• Instructions for the task:
The entries below contain a line with "(w_f3[1:0] == 2'b01)" and a line with "wire [31:0] rf1 = (d_rs1". Quote exactly those two lines and all lines between them.

#### Source data ####

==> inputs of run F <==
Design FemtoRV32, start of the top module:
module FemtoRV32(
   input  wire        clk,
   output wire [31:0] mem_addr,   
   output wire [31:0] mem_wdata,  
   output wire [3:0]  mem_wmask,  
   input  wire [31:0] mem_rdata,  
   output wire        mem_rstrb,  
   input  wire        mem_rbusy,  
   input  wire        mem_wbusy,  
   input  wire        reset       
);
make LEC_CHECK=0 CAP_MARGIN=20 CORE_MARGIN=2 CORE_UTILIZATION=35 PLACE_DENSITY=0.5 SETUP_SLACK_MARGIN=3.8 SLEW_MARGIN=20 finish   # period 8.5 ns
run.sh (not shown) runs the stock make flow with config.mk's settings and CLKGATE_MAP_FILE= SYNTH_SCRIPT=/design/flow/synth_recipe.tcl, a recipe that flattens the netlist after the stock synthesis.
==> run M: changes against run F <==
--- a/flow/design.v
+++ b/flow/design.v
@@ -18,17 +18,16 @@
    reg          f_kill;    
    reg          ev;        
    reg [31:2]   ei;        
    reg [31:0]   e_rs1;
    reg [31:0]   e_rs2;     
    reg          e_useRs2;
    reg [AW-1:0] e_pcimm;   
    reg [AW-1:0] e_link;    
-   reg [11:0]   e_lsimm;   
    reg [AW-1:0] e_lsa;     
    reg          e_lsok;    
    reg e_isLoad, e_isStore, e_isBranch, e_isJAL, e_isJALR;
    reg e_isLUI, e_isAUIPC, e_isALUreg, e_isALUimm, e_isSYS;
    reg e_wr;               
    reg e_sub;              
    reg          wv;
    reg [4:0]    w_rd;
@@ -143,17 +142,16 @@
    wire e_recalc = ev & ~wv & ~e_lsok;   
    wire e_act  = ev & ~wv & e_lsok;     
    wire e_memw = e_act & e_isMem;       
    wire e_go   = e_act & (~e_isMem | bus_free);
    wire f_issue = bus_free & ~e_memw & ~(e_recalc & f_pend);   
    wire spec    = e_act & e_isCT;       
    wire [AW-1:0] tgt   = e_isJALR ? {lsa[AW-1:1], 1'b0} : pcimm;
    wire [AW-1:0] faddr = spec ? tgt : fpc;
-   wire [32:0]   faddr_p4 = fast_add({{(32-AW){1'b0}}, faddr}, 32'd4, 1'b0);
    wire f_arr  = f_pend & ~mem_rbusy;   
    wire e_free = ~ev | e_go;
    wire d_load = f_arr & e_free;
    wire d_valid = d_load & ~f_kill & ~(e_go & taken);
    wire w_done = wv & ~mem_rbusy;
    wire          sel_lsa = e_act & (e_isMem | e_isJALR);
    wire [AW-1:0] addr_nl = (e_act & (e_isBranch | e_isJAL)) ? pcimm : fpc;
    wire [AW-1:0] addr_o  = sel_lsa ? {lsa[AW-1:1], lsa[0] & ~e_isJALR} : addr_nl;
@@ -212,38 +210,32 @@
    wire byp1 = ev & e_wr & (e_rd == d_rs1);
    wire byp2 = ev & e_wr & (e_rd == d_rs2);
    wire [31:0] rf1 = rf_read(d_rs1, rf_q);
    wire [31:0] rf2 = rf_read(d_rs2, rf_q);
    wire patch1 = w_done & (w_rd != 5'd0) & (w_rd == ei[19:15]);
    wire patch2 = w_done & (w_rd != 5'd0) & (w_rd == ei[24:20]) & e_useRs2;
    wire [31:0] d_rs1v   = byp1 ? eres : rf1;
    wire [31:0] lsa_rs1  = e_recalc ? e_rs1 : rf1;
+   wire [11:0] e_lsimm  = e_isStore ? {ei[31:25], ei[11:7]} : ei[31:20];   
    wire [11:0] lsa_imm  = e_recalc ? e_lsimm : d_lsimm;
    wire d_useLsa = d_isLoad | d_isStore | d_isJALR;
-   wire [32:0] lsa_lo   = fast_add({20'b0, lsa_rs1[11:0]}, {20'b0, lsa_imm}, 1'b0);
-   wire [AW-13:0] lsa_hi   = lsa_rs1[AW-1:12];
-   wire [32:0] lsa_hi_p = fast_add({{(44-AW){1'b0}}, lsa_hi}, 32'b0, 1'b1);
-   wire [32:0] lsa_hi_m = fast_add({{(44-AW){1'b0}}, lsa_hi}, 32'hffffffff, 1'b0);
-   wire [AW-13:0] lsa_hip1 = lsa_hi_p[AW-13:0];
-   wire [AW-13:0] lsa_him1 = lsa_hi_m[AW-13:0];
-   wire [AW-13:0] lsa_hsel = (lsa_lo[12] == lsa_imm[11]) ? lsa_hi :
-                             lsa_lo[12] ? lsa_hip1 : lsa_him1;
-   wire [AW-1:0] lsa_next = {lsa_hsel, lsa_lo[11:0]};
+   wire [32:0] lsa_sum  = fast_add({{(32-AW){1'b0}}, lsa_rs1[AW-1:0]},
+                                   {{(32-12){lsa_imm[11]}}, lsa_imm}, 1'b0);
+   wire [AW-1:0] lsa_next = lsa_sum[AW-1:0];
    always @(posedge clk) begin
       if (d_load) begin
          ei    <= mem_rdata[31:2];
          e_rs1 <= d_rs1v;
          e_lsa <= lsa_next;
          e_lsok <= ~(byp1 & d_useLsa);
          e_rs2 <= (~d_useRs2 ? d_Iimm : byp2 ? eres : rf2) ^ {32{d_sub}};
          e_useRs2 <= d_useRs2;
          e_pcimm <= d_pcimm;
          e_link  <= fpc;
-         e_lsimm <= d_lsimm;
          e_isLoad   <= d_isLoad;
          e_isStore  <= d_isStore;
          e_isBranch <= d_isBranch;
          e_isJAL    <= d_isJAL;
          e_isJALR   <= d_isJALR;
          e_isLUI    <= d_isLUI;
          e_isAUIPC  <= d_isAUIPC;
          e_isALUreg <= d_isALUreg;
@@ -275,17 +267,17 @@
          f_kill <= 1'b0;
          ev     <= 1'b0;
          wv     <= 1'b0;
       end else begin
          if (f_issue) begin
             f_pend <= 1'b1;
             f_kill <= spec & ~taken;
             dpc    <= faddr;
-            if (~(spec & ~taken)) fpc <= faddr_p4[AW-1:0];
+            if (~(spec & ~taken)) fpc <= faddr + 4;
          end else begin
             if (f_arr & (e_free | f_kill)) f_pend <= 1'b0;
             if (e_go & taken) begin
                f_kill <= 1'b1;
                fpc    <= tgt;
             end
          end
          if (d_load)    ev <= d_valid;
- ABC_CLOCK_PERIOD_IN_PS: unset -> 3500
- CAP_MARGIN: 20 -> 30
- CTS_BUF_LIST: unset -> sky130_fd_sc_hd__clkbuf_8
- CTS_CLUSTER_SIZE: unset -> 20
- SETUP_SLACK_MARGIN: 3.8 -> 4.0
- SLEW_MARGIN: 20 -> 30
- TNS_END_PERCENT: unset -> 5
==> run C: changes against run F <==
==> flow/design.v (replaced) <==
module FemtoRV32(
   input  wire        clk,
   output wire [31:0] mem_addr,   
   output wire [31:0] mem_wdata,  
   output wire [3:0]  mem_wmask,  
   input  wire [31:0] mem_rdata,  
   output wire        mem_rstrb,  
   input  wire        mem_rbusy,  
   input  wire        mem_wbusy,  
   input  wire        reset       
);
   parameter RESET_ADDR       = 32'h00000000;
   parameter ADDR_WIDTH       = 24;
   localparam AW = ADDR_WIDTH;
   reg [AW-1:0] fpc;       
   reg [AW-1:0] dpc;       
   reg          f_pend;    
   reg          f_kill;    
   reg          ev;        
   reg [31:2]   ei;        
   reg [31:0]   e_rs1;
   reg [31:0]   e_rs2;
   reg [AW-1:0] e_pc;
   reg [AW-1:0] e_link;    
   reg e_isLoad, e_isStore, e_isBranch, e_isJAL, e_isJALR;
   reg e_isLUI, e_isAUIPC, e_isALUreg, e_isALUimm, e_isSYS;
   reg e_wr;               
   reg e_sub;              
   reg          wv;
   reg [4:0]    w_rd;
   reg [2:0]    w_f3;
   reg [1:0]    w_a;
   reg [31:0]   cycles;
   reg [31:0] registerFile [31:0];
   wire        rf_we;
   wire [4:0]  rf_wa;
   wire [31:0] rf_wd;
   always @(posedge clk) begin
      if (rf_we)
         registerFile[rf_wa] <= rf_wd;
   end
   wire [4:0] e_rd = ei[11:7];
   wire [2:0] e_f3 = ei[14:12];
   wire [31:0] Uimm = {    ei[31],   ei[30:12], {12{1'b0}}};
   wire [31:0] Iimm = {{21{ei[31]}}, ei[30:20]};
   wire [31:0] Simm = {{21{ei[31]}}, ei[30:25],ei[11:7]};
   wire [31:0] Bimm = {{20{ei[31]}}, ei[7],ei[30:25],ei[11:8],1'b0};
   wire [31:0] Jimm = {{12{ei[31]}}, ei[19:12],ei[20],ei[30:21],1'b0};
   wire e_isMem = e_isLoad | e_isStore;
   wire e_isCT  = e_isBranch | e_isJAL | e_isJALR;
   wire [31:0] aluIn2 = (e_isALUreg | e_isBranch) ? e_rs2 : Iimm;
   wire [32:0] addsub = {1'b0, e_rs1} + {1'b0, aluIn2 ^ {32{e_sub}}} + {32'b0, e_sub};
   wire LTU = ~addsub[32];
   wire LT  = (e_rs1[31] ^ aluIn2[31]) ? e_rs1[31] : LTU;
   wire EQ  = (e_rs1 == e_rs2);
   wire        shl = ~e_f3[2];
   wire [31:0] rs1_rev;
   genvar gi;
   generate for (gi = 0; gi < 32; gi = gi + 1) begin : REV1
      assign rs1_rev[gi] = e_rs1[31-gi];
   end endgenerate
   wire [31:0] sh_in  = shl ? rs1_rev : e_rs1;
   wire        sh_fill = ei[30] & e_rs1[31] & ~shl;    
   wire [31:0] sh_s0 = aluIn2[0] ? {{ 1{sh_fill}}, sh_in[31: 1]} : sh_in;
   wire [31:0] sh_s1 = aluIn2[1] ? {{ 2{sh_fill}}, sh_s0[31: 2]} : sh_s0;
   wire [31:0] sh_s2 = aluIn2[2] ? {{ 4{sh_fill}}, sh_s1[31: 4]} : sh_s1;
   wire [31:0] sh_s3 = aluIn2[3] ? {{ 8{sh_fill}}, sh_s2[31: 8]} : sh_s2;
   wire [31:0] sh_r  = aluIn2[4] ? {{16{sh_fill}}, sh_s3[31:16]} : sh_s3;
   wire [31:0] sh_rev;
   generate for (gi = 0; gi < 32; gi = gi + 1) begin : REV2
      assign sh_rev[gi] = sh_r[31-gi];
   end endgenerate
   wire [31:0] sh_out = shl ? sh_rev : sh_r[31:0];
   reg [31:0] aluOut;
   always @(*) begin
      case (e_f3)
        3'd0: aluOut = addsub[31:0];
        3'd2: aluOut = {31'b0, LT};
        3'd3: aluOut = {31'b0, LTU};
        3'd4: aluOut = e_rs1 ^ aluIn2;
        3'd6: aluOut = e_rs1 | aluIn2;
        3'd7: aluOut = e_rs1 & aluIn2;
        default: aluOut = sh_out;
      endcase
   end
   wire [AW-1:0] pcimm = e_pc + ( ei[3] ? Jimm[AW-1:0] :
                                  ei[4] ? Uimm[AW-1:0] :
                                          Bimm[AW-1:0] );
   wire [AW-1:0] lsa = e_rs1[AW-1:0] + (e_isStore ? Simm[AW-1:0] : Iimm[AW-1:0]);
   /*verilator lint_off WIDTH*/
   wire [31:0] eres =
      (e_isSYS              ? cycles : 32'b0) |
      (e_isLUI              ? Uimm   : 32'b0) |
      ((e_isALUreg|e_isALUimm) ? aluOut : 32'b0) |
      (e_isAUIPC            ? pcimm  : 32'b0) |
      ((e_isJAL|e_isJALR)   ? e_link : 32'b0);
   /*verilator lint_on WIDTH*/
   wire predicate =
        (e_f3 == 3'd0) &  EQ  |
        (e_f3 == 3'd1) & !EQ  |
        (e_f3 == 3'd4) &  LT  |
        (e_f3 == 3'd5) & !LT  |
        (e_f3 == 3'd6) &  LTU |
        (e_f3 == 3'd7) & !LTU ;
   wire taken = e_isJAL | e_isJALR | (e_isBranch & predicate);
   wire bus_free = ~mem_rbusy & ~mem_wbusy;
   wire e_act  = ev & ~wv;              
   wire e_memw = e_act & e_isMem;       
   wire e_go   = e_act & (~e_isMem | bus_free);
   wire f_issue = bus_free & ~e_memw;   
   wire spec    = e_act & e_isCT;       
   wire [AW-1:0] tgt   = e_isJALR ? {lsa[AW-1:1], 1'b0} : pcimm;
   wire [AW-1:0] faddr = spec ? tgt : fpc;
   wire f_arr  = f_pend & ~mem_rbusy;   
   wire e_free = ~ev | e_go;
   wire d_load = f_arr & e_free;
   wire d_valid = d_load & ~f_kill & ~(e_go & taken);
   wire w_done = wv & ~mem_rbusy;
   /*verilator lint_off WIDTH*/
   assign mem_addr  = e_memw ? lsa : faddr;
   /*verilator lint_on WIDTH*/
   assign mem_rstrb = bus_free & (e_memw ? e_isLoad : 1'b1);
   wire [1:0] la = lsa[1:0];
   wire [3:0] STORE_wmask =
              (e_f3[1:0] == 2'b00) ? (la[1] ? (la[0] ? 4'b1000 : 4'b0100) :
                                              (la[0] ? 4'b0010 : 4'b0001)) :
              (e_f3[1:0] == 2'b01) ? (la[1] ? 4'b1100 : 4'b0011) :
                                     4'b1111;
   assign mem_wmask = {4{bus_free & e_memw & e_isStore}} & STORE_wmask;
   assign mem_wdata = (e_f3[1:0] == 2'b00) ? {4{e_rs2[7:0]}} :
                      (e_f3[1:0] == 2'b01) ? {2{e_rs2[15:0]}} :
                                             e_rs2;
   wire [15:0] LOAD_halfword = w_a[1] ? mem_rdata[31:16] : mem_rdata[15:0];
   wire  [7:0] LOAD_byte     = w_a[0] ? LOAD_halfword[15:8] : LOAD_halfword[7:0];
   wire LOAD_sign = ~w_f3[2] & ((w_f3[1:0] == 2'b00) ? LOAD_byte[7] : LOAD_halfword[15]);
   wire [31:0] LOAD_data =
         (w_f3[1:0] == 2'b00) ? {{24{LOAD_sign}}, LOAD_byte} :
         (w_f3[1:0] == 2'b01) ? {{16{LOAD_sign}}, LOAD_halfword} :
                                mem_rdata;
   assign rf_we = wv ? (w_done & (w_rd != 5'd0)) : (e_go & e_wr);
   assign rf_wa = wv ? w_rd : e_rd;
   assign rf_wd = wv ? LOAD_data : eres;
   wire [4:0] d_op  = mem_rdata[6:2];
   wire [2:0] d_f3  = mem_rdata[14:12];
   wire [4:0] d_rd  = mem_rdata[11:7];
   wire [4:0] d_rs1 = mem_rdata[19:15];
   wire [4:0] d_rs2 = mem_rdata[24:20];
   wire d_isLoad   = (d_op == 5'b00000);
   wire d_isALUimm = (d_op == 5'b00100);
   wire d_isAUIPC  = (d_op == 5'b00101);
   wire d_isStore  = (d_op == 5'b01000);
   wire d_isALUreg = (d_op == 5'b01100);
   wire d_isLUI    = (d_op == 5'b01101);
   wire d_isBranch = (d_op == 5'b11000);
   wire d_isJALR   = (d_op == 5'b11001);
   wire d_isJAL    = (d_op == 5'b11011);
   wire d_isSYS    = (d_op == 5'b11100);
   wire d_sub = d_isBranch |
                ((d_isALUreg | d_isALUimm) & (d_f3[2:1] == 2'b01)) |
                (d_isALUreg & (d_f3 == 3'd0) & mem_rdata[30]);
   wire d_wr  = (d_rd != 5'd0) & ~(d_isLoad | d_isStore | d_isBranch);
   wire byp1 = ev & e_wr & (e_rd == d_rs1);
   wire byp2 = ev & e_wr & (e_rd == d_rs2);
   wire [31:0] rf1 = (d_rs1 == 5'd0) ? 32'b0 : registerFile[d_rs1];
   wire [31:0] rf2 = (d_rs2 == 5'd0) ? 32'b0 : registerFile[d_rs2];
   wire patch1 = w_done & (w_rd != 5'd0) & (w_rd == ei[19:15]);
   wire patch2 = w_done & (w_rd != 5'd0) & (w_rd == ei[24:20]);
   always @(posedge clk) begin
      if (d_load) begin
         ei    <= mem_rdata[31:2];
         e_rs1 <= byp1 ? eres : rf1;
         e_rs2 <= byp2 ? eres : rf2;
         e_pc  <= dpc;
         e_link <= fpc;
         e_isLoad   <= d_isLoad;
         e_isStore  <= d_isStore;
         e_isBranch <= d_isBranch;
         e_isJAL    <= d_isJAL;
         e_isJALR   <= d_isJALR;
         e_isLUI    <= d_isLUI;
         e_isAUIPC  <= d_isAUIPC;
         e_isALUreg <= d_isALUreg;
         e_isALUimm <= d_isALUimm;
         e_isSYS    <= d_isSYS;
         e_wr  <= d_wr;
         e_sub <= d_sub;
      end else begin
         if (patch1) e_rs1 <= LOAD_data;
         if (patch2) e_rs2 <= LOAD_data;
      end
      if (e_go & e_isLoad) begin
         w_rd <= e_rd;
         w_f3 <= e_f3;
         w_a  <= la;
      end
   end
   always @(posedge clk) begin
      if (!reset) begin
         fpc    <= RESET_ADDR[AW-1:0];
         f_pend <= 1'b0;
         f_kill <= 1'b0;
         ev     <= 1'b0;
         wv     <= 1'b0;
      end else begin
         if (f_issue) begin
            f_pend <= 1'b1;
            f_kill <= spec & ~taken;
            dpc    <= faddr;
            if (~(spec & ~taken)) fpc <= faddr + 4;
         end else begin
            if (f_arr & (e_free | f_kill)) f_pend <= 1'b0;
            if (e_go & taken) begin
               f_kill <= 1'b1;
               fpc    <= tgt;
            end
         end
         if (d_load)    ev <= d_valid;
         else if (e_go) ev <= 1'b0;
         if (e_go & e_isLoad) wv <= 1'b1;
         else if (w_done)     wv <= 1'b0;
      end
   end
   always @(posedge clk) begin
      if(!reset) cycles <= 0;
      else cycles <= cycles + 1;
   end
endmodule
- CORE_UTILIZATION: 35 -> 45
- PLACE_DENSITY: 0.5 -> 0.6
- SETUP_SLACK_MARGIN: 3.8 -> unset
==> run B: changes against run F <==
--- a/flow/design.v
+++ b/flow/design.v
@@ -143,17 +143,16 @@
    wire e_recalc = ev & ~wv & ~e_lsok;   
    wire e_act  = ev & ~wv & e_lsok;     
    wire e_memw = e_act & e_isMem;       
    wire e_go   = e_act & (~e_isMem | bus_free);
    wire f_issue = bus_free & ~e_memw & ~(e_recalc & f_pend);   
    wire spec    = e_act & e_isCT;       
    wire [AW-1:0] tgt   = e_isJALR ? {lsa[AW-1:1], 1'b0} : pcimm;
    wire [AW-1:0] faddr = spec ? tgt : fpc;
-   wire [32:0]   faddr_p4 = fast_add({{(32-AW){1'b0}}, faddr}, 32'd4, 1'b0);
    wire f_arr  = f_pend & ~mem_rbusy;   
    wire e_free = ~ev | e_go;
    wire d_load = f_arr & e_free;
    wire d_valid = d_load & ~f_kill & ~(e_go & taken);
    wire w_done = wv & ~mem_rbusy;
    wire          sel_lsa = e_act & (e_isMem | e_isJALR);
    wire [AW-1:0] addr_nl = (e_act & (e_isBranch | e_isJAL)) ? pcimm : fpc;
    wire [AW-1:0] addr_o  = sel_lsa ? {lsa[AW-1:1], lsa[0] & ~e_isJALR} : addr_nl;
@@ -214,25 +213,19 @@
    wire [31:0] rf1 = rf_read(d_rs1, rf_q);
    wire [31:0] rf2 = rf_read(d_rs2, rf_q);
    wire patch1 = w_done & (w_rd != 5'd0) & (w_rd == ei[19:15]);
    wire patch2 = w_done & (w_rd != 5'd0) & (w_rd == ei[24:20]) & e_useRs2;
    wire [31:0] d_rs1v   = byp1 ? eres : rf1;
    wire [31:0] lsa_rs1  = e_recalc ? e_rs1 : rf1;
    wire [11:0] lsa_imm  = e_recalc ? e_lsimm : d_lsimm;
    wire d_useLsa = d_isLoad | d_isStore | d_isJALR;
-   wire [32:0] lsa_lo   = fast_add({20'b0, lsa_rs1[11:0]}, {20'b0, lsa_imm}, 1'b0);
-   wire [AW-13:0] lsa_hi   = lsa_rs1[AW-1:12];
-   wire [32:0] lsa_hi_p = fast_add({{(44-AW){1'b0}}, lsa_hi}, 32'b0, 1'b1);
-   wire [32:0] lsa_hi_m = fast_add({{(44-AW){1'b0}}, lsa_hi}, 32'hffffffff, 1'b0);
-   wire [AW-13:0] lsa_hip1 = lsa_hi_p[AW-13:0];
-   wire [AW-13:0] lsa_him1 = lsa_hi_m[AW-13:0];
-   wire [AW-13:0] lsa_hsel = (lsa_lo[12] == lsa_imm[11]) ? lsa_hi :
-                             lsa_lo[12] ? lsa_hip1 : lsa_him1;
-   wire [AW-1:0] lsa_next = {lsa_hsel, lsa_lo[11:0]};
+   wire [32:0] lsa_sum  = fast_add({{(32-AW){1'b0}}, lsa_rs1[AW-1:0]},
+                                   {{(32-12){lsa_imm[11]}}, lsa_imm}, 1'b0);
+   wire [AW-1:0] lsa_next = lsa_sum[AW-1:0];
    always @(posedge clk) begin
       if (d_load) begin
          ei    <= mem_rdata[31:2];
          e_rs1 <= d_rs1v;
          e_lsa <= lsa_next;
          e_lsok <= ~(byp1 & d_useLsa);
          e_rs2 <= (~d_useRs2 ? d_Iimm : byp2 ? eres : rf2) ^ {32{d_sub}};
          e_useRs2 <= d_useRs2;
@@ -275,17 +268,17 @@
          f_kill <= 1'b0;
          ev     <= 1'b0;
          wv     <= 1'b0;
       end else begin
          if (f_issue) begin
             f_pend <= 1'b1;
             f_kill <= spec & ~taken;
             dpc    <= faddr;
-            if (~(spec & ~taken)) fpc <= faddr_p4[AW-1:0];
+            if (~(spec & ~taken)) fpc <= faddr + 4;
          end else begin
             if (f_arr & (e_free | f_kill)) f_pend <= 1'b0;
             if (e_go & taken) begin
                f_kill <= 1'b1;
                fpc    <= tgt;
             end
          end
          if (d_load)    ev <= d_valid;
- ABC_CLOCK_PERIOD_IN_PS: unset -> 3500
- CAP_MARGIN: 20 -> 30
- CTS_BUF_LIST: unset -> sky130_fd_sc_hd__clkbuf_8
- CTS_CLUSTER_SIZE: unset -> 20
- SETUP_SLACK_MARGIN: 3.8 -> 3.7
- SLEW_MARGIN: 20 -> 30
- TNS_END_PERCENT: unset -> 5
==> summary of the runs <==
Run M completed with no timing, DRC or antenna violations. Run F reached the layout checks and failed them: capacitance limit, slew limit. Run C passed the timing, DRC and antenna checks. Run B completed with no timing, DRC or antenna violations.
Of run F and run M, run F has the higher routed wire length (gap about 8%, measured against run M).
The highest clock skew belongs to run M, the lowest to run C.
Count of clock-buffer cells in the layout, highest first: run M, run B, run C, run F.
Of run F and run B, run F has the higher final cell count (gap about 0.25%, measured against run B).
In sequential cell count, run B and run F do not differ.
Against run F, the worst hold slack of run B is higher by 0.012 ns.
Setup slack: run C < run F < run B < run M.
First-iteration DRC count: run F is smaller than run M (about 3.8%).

####

• Response to the exercise:
         (w_f3[1:0] == 2'b01) ? {{16{LOAD_sign}}, LOAD_halfword} :
                                mem_rdata;
   assign rf_we = wv ? (w_done & (w_rd != 5'd0)) : (e_go & e_wr);
   assign rf_wa = wv ? w_rd : e_rd;
   assign rf_wd = wv ? LOAD_data : eres;
   wire [4:0] d_op  = mem_rdata[6:2];
   wire [2:0] d_f3  = mem_rdata[14:12];
   wire [4:0] d_rd  = mem_rdata[11:7];
   wire [4:0] d_rs1 = mem_rdata[19:15];
   wire [4:0] d_rs2 = mem_rdata[24:20];
   wire d_isLoad   = (d_op == 5'b00000);
   wire d_isALUimm = (d_op == 5'b00100);
   wire d_isAUIPC  = (d_op == 5'b00101);
   wire d_isStore  = (d_op == 5'b01000);
   wire d_isALUreg = (d_op == 5'b01100);
   wire d_isLUI    = (d_op == 5'b01101);
   wire d_isBranch = (d_op == 5'b11000);
   wire d_isJALR   = (d_op == 5'b11001);
   wire d_isJAL    = (d_op == 5'b11011);
   wire d_isSYS    = (d_op == 5'b11100);
   wire d_sub = d_isBranch |
                ((d_isALUreg | d_isALUimm) & (d_f3[2:1] == 2'b01)) |
                (d_isALUreg & (d_f3 == 3'd0) & mem_rdata[30]);
   wire d_wr  = (d_rd != 5'd0) & ~(d_isLoad | d_isStore | d_isBranch);
   wire byp1 = ev & e_wr & (e_rd == d_rs1);
   wire byp2 = ev & e_wr & (e_rd == d_rs2);
   wire [31:0] rf1 = (d_rs1 == 5'd0) ? 32'b0 : registerFile[d_rs1];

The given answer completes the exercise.